@ljs I like this idea of maintaining your documentation
@ljs munmap() being able to fail with -ENOMEM is also kind of a joke
@ljs ooh, I didn't know that madvise_vma_behavior has code to explicitly transmute -ENOMEM (including due to VMA splitting hitting the max vma count) into -EAGAIN, that's... funny
@ljs only madvise_populate() seems to actually return -ENOMEM for -ENOMEM?
@ljs manpage says "EAGAIN A kernel resource was temporarily unavailable", that's very optimistic in the split_vma() case
@ljs I think Linus has said before that the rule is not that you can't change uapi, the rule is you can't change uapi in a way that will actually break real userspace programs, or something like that?
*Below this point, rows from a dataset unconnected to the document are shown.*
--- src/rtl/irq_dma_select.sv ---
module irq_dma_select #(
  parameter int AW = 8,
  parameter logic [AW-1:0] IRQ_ADDR = 8'hB1,
  parameter logic [AW-1:0] DMA_ADDR = 8'hB2
) (
  input  logic          clk,
  input  logic          rst_n,
  input  logic          wr_en,
  input  logic [AW-1:0] wr_addr,
  input  logic [7:0]    wr_data,
  input  logic [AW-1:0] rd_addr,
  output logic [7:0]    rd_data,
  input  logic          leg_irq_we,
  input  logic [1:0]    leg_irq_sel,
  input  logic          leg_dma_we,
  input  logic [1:0]    leg_dma_sel,
  output logic [3:0]    irq_num,
  output logic [1:0]    dma_chan,
  output logic          dma_valid,
  output logic          dma_enable,
  output logic          dma_toggle
);
  logic [3:0] irq_hi, dma_hi;
  logic [1:0] irq_sel, dma_sel;

  wire wr_irq = wr_en && (wr_addr == IRQ_ADDR);
  wire wr_dma = wr_en && (wr_addr == DMA_ADDR);
  wire leg_any = leg_irq_we || leg_dma_we;
  wire unused_low = ^wr_data[1:0];

  always_ff @(posedge clk) begin
    if (!rst_n) begin
      irq_hi     <= 4'h0;
      dma_hi     <= 4'h0;
      irq_sel    <= 2'b01;
      dma_sel    <= 2'b10;
      dma_toggle <= 1'b0;
    end else begin
      dma_toggle <= wr_dma && (wr_data[6] != dma_hi[2]);
      if (wr_irq) begin
        irq_hi  <= {wr_data[7] | leg_any, wr_data[6:4]};
        irq_sel <= leg_irq_we ? leg_irq_sel : wr_data[3:2];
      end else begin
        if (leg_any)    irq_hi[3] <= 1'b1;
        if (leg_irq_we) irq_sel   <= leg_irq_sel;
      end
      if (wr_dma) begin
        dma_hi  <= {wr_data[7] | leg_any, wr_data[6:4]};
        dma_sel <= leg_dma_we ? leg_dma_sel : wr_data[3:2];
      end else begin
        if (leg_any)    dma_hi[3] <= 1'b1;
        if (leg_dma_we) dma_sel   <= leg_dma_sel;
      end
    end
  end

  always_comb begin
    case (irq_sel)
      2'b00:   irq_num = 4'd2;
      2'b01:   irq_num = 4'd5;
      2'b10:   irq_num = 4'd7;
      default: irq_num = 4'd10;
    endcase
  end

  assign dma_valid  = (dma_sel != 2'b00);
  assign dma_chan   = (dma_sel == 2'b11) ? 2'd3 : (dma_sel == 2'b10) ? 2'd1 : 2'd0;
  assign dma_enable = dma_hi[2];

  always_comb begin
    if (rd_addr == IRQ_ADDR)      rd_data = {irq_hi, irq_sel, irq_sel};
    else if (rd_addr == DMA_ADDR) rd_data = {dma_hi, dma_sel, dma_sel};
    else                          rd_data = 8'h00;
  end
endmodule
I don't remember his exact phrasing.
@ezhes_ @ljs no, super page splitting always works, Linux keeps preallocated reserve page tables for that around.
The issue is that when you call munmap() on the middle of a VMA, the VMA object has to be temporarily split into three (and then the middle VMA gets removed and two remain), and this requires allocating new VMA objects and also, more relevantly, that you have not already hit the maximum limit on number of VMAs a process is allowed to have.
You might think calling munmap() on the middle of a VMA is weird, but actually you almost can't avoid it because Linux deliberately merges adjacent VMAs when possible. So if you call mmap() three times with sufficiently matching arguments, and then you call munmap() on the second allocation, that is likely to actually end up splitting a VMA.
@ezhes_ @ljs (well, to be exact, there are two ways to get high-order userspace page mappings on Linux - I was describing the behavior of THP. hugetlb mappings are different, they're esoteric weird stuff for fancy big database software and have lots of special separate codepaths, and iirc they just don't allow you to split mappings within high-order pages at all.)
@ezhes_ @ljs (to illustrate how weird hugetlb is: that thing actually has code for sharing _page tables_ between processes, like, you can have the same L2 page table pointed to by the L3 page tables of two different processes or something like that, so that you need less memory for page tables of multiple processes mapping the same hugetlb file or something, idk. AFAIK nothing else in Linux does that with page tables for userspace memory)
@ljs noticed the very same thing in the same manual, except for the EINVAL ("oh common, *what* in particular did i get wrong. alignment? my pages are not even 16k!")
i need to take a break from fedi, because obviously our manual readings and menstrual cycles have synchronized
that's round about it, yes. One of the quotes on https://docs.kernel.org/process/handling-regressions.html might one quote from Linus about it.
@jann @ezhes_ @ljs Some people really want this e.g. for infallible destructors. It does kind of make sense from a holistic OS design to always be able to tear things down without the risk of errors (assuming you're using the interface correctly in the first place, of course). The question is just whether you're in a state to continue anyway at that point. I don't really have a concrete security angle to justify it with either.